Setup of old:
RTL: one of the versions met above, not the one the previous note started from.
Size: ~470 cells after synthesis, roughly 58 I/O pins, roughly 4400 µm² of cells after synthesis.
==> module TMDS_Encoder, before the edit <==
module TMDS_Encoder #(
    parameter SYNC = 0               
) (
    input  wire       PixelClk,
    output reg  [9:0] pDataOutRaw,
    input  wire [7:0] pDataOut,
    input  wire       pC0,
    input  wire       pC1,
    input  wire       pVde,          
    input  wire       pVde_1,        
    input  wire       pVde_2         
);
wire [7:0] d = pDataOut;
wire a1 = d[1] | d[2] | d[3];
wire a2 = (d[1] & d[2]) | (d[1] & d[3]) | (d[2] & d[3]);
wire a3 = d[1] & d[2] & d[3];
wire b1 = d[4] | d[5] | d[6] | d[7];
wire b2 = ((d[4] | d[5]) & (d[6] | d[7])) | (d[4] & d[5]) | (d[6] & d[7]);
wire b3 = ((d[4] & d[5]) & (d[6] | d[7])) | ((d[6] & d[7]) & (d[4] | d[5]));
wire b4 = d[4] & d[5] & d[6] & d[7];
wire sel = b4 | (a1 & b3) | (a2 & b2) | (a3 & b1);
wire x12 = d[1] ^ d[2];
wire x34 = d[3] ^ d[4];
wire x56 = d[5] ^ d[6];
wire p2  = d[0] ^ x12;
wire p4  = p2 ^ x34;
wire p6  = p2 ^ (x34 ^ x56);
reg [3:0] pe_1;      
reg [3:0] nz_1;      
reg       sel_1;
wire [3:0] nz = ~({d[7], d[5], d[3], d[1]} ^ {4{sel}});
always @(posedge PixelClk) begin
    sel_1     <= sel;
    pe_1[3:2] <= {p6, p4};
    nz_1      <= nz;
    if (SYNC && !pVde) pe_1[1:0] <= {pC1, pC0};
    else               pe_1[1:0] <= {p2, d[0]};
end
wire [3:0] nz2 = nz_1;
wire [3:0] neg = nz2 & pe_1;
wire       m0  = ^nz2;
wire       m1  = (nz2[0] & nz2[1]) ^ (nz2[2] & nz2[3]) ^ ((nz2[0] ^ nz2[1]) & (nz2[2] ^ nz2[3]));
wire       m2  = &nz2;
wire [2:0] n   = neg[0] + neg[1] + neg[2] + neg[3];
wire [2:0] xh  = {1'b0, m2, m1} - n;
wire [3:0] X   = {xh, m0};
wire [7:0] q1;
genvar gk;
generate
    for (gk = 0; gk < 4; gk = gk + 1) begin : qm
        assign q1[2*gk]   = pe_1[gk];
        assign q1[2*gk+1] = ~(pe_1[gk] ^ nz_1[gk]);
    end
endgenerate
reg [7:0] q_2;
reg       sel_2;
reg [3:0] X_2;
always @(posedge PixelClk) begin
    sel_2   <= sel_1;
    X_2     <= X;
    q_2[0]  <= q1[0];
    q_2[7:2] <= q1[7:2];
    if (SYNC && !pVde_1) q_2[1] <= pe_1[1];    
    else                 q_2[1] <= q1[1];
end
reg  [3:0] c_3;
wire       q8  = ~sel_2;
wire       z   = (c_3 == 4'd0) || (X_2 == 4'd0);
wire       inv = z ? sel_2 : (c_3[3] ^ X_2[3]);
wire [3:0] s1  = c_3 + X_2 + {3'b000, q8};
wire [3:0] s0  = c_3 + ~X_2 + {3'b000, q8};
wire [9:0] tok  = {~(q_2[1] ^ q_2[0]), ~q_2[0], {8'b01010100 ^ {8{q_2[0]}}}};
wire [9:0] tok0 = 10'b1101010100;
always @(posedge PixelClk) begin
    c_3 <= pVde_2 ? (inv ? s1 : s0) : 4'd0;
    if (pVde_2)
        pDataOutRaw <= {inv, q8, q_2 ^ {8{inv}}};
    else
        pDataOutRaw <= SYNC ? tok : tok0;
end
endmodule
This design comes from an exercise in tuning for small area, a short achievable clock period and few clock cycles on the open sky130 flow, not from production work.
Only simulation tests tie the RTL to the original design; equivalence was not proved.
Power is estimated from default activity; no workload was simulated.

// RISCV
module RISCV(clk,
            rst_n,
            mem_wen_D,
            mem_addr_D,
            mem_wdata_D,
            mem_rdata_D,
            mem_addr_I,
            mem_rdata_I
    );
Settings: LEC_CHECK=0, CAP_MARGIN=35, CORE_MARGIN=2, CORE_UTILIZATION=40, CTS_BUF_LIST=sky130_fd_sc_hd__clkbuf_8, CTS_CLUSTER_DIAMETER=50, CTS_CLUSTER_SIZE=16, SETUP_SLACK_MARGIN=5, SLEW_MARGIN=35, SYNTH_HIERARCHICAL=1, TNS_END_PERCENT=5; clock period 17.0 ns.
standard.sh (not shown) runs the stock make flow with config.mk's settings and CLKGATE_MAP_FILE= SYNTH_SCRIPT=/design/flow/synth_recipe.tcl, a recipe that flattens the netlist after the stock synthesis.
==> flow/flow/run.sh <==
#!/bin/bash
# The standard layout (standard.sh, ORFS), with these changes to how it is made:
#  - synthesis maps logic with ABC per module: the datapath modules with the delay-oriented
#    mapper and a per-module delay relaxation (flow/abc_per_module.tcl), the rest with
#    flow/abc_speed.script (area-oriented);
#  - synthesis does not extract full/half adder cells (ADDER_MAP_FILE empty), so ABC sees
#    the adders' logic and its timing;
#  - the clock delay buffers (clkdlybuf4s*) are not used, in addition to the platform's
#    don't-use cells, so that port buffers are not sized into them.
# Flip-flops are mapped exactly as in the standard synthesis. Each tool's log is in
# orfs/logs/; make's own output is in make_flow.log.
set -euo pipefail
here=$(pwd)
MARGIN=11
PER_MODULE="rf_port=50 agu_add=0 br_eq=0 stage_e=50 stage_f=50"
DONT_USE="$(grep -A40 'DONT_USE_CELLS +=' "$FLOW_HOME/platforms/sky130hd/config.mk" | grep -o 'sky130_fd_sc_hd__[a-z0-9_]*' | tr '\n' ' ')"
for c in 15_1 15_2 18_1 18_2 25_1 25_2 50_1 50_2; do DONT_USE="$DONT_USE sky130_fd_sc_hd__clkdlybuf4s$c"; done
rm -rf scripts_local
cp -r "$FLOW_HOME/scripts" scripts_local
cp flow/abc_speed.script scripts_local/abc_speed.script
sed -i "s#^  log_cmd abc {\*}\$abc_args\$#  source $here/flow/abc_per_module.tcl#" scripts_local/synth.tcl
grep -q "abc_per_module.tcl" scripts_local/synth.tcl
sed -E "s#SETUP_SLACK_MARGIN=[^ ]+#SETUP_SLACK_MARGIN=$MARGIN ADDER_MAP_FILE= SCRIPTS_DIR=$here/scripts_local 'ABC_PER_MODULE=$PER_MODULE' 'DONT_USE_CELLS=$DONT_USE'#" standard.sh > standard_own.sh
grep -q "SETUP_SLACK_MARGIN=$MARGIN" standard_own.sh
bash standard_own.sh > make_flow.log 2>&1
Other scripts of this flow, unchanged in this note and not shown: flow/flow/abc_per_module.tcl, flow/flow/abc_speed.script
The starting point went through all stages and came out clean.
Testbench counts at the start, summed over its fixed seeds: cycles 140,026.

=== What is needed ===
Find the lines above with the word "SYNC". Copy them out.

=== The completed task ===
    parameter SYNC = 0               
    if (SYNC && !pVde) pe_1[1:0] <= {pC1, pC0};
    if (SYNC && !pVde_1) q_2[1] <= pe_1[1];    
        pDataOutRaw <= SYNC ? tok : tok0;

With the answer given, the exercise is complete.